--- START ---

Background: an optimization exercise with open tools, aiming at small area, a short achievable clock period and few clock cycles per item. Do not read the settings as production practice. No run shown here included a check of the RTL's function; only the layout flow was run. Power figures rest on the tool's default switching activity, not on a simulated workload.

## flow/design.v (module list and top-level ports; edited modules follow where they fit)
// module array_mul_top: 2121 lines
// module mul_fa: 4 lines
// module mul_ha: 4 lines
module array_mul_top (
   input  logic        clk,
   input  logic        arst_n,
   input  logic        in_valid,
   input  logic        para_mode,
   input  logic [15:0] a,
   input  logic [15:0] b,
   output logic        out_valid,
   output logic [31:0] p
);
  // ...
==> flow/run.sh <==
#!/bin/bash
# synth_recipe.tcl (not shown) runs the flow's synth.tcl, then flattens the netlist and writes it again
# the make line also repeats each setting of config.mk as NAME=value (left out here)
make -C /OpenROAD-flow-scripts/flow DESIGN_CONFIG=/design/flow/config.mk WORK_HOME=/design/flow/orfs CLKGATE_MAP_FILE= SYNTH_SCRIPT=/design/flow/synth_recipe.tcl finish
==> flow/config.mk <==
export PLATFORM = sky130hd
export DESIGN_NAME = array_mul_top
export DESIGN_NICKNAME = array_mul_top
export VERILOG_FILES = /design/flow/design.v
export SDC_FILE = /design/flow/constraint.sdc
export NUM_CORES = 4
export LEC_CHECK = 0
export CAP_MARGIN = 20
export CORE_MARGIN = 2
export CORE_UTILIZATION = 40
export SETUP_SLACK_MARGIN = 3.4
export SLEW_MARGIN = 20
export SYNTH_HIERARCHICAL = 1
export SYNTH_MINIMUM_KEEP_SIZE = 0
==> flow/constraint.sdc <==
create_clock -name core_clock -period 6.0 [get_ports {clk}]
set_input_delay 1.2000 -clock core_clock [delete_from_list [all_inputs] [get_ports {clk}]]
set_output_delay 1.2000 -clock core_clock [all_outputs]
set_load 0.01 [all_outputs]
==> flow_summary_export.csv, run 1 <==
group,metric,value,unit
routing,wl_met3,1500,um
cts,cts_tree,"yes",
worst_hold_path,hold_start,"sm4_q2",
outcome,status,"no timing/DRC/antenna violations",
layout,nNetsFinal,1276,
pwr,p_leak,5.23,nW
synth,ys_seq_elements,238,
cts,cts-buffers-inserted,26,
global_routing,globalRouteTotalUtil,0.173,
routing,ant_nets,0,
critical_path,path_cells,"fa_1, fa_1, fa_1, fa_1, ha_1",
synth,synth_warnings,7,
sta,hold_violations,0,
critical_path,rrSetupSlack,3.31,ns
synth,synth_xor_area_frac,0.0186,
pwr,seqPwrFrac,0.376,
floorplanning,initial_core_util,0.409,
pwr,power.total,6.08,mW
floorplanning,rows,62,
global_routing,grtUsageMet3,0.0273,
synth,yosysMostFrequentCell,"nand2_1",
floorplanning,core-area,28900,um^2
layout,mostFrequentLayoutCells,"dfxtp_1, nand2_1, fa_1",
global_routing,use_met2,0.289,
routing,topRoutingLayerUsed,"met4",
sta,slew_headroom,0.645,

--- END ---
--- START ---

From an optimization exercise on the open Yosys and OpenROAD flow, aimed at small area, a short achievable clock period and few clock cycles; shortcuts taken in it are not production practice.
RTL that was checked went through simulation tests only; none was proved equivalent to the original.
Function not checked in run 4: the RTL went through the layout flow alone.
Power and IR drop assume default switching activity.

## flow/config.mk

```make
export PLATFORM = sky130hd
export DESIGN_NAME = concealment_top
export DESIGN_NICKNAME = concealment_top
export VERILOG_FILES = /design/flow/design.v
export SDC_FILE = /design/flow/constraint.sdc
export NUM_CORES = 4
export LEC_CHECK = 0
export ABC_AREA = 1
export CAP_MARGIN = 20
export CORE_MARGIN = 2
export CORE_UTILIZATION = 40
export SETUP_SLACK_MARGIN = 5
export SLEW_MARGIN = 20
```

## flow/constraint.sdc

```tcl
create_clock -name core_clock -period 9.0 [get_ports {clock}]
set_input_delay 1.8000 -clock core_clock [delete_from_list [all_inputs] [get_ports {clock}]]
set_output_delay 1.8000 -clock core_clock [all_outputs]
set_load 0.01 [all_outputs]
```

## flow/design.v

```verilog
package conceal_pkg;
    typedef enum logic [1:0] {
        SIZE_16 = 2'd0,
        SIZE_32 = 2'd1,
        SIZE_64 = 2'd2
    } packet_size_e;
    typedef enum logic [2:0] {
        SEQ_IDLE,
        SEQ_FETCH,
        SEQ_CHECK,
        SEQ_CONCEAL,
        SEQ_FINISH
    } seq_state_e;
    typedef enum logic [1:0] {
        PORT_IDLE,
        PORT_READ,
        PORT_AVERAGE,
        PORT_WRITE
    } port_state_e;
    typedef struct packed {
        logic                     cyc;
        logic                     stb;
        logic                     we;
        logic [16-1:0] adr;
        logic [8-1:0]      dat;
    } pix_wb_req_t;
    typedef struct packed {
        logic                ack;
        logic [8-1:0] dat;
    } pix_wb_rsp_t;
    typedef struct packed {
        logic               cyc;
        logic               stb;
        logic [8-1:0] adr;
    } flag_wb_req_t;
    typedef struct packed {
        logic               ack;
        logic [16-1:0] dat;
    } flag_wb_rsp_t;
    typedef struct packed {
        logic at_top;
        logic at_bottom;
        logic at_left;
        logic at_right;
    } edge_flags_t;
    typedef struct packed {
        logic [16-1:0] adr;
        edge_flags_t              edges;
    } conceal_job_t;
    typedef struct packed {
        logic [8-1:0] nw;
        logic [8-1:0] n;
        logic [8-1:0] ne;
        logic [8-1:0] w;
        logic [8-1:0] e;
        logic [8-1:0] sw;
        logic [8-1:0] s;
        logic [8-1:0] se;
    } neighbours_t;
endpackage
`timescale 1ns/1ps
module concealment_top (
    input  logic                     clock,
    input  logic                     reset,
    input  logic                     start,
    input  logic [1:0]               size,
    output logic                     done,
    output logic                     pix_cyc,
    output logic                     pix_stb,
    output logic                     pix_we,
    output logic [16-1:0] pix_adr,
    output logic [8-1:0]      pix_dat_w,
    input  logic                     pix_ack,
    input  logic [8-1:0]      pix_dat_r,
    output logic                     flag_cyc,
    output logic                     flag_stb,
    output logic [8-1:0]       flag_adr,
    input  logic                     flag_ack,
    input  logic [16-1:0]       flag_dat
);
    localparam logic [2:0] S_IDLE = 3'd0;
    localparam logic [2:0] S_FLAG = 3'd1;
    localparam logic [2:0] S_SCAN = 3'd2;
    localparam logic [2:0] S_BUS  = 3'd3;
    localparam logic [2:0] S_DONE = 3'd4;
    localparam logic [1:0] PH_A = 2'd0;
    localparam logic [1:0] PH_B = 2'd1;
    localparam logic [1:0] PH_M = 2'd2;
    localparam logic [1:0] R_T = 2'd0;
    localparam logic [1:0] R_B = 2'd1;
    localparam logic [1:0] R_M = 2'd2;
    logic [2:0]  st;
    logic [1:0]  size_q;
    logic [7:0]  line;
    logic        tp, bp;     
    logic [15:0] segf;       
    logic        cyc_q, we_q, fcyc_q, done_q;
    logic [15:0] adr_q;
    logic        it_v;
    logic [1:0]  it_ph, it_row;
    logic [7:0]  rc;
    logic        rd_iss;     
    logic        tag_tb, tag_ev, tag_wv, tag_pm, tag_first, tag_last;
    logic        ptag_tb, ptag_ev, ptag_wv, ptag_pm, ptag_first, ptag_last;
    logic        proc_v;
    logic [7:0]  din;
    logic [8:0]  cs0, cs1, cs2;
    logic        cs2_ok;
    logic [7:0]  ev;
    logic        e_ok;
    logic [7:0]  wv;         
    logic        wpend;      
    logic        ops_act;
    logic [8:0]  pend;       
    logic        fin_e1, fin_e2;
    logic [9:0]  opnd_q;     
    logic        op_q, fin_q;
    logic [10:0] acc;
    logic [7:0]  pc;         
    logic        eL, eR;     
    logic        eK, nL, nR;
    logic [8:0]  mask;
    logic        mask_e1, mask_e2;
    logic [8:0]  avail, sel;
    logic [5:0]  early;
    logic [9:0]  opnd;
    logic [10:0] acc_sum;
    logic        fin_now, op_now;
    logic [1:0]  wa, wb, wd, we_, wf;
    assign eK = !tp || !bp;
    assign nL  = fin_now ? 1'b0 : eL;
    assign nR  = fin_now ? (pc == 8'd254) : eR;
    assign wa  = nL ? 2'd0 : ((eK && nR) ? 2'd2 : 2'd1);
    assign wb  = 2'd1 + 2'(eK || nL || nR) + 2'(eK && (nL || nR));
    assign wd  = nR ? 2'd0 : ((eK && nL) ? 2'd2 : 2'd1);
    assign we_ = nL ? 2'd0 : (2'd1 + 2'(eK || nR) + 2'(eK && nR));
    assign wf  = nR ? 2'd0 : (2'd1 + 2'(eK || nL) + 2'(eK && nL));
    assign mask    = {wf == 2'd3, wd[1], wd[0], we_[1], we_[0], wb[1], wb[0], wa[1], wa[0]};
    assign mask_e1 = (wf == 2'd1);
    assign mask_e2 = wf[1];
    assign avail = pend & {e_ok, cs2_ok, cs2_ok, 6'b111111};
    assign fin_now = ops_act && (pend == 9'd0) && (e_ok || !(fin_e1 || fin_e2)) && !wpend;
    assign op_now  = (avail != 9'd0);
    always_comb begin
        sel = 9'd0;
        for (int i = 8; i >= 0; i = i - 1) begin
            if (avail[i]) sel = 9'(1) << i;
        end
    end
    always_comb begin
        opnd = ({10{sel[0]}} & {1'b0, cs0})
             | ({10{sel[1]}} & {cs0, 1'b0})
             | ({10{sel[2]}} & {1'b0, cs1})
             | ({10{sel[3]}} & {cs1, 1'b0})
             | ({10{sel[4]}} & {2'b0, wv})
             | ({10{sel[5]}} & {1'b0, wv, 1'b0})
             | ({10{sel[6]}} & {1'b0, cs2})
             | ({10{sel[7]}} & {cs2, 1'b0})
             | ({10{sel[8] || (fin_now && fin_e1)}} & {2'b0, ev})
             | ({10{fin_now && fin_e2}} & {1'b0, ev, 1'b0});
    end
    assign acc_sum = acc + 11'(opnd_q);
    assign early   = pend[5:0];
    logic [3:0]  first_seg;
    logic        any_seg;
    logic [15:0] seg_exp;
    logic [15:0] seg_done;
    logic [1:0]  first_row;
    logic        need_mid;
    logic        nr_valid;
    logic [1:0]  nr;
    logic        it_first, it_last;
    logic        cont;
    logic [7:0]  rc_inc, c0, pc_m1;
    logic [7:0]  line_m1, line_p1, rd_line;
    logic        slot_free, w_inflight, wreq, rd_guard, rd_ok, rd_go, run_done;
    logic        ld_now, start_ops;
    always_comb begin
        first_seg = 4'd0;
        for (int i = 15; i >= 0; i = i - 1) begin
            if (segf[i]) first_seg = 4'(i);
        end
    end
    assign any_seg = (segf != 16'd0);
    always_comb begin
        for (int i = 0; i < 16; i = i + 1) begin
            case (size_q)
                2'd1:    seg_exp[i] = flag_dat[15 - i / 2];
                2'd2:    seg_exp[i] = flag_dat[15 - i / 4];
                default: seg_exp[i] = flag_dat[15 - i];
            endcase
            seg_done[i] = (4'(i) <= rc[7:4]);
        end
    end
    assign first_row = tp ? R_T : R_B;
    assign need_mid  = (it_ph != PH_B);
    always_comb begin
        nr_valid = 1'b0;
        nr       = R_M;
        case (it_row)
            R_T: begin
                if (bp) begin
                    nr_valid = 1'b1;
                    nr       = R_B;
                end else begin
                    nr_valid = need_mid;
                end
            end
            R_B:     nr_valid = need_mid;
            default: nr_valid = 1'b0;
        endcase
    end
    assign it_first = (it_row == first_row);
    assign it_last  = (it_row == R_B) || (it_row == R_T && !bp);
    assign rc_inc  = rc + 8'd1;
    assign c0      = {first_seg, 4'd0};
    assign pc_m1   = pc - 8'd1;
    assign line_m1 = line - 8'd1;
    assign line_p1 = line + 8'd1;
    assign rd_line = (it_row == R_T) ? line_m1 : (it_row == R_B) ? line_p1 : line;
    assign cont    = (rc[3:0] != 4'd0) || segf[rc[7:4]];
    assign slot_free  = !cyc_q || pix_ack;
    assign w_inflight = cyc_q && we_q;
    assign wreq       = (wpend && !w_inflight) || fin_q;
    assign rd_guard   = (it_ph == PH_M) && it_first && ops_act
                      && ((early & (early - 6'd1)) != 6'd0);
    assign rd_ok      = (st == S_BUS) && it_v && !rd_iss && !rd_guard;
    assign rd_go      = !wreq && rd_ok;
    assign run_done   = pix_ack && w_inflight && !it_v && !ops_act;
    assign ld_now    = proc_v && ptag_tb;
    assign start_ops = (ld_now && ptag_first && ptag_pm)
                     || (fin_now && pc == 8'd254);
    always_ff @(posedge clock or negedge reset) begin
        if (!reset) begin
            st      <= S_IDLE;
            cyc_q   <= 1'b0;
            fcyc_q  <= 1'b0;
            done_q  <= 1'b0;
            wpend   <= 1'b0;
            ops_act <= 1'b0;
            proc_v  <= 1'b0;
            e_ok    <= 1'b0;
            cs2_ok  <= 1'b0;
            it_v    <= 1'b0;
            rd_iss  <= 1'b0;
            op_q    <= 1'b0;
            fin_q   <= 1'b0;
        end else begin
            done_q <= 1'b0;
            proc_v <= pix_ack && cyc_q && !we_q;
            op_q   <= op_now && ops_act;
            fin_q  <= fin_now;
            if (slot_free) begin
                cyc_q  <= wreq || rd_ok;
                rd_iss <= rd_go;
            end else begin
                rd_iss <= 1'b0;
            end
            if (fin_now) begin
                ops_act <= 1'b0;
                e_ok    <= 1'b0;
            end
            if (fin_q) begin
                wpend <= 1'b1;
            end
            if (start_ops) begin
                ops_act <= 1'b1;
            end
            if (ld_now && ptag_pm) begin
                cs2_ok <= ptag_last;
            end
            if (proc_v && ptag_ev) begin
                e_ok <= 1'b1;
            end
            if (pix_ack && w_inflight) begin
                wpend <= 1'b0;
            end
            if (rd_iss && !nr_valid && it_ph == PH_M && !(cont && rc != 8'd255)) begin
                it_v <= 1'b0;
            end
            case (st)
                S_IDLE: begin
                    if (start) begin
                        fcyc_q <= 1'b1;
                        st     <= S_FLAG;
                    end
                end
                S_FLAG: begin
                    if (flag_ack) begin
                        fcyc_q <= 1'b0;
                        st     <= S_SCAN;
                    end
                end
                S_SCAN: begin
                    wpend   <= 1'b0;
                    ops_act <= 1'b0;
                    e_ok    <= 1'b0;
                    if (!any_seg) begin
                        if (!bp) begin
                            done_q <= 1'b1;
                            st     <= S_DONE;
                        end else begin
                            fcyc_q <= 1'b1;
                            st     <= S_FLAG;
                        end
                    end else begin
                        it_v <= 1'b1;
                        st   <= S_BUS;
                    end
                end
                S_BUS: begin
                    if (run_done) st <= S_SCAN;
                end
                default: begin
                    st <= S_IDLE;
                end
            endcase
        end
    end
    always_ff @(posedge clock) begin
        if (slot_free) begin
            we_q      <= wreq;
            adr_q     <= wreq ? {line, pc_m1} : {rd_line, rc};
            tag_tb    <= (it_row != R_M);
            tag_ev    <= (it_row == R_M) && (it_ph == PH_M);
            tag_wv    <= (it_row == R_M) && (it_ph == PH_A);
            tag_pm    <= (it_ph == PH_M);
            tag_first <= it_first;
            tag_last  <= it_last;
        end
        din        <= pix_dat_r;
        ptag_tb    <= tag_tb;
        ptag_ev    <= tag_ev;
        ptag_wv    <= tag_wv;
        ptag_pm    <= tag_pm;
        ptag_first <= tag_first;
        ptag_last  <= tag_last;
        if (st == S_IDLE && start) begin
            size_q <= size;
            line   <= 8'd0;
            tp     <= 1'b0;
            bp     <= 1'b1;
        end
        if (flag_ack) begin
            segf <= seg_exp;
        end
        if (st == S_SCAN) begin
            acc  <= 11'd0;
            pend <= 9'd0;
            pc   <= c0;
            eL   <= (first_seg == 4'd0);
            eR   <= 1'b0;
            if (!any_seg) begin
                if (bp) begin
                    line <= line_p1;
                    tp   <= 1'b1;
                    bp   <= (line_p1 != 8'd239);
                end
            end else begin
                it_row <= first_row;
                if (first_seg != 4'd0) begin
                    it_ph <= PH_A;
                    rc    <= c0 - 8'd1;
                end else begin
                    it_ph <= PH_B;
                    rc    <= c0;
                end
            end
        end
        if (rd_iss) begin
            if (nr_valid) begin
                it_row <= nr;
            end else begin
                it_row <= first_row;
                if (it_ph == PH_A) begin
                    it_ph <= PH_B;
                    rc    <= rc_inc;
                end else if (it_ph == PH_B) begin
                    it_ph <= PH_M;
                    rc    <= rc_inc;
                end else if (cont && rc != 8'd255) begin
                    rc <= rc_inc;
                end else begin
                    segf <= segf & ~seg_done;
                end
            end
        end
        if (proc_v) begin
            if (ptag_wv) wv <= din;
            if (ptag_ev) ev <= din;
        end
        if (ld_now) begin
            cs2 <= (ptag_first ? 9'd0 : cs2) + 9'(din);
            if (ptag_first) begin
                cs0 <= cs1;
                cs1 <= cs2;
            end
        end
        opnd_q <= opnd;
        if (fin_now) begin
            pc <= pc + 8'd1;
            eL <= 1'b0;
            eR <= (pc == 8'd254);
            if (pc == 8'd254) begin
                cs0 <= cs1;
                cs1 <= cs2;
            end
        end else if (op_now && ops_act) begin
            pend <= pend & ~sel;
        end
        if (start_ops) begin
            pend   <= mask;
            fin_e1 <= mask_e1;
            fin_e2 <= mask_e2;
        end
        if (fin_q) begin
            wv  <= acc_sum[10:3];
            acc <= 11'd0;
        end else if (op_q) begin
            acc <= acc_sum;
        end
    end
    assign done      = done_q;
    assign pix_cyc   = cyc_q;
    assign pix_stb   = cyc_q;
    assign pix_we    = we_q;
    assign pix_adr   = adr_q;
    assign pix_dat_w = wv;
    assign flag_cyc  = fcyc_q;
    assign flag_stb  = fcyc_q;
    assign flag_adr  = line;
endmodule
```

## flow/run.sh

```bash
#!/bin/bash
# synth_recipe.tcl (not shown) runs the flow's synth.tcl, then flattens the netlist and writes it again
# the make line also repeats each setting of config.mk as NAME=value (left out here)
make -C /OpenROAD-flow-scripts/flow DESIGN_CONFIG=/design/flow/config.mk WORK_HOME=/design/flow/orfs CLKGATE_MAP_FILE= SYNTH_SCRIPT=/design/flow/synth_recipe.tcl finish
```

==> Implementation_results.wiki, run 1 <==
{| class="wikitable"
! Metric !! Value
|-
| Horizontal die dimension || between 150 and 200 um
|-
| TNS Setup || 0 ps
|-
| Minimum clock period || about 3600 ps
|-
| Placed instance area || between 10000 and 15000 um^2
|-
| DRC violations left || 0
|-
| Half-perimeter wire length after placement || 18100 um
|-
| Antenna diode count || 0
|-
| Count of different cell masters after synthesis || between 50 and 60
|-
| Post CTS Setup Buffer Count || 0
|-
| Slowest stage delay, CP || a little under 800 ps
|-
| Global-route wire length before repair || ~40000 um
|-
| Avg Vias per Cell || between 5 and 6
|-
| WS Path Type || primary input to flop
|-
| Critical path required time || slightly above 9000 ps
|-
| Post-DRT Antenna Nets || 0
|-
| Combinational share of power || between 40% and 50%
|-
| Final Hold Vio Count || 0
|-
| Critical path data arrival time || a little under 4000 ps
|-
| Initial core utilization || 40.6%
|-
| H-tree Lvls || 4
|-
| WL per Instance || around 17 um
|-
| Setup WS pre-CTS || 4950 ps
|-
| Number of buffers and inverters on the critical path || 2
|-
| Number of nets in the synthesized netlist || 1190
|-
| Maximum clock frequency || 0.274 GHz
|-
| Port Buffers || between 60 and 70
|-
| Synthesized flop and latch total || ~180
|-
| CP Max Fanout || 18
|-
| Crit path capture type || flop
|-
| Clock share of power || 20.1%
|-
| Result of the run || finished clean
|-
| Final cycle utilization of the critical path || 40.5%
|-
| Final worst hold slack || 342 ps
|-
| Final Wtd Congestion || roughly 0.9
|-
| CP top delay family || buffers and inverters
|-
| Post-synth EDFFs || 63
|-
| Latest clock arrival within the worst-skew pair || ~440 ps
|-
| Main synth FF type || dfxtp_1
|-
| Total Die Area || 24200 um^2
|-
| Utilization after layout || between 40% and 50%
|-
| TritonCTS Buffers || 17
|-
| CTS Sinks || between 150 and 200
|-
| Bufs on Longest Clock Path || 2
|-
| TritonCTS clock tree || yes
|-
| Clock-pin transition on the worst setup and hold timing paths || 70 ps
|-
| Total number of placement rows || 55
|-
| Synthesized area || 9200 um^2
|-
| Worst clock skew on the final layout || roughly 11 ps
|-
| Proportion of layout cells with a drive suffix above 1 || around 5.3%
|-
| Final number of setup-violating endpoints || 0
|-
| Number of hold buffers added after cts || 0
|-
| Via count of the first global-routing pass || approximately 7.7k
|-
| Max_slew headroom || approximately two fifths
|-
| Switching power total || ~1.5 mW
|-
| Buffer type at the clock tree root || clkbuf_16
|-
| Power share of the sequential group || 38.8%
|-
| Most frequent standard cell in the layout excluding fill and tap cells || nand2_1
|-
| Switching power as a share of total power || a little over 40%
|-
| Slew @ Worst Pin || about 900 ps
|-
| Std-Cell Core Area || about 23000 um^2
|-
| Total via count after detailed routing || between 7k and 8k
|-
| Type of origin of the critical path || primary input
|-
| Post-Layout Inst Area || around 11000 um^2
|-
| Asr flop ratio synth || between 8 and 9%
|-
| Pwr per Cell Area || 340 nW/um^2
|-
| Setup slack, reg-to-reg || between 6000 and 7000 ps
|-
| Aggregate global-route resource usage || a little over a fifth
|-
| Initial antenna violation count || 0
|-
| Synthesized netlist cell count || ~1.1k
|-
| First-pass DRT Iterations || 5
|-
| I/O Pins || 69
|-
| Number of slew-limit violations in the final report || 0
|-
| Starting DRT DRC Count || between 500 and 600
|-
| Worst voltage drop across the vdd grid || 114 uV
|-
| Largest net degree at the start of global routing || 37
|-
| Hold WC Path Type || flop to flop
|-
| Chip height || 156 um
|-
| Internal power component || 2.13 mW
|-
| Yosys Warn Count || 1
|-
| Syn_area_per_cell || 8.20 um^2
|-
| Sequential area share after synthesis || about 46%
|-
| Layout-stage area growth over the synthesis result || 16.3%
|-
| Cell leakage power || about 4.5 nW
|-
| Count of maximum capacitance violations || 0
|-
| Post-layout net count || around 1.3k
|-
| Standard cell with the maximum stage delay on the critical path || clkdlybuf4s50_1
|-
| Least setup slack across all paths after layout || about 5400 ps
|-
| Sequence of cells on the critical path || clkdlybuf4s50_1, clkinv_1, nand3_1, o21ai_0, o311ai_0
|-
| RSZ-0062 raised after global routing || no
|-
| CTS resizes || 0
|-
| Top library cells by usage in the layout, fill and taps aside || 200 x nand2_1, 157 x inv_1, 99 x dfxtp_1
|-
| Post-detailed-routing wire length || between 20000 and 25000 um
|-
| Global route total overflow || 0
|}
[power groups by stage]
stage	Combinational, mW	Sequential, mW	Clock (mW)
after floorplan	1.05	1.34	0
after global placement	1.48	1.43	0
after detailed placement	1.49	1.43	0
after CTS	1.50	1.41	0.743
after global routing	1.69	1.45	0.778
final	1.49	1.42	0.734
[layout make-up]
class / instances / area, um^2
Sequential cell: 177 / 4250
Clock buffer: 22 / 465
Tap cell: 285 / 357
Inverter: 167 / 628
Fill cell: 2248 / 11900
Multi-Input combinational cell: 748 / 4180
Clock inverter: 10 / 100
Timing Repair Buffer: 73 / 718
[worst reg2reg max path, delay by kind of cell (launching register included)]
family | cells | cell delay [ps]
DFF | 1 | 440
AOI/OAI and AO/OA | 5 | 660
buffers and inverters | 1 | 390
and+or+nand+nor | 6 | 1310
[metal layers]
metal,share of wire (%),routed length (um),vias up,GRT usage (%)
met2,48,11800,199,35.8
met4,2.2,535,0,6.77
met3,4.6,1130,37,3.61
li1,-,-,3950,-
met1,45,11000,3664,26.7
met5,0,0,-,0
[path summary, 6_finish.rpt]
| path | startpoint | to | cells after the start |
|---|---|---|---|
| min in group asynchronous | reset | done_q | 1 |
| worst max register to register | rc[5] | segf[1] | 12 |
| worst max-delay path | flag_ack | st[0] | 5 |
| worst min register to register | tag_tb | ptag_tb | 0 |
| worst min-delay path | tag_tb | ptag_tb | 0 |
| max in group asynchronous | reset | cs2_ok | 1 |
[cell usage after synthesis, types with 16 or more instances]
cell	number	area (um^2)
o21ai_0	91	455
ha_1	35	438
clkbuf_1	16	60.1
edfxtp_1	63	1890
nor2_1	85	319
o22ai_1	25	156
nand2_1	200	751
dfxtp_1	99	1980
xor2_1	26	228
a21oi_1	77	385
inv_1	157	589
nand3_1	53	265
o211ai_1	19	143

--- END ---

- What is required
Scan the entries above for the line containing "Background: an optimization", and copy it and all lines after it exactly, down to and including the line containing "mul_ha: 4 lines".

- Response to the exercise
Background: an optimization exercise with open tools, aiming at small area, a short achievable clock period and few clock cycles per item. Do not read the settings as production practice. No run shown here included a check of the RTL's function; only the layout flow was run. Power figures rest on the tool's default switching activity, not on a simulated workload.

## flow/design.v (module list and top-level ports; edited modules follow where they fit)
// module array_mul_top: 2121 lines
// module mul_fa: 4 lines
// module mul_ha: 4 lines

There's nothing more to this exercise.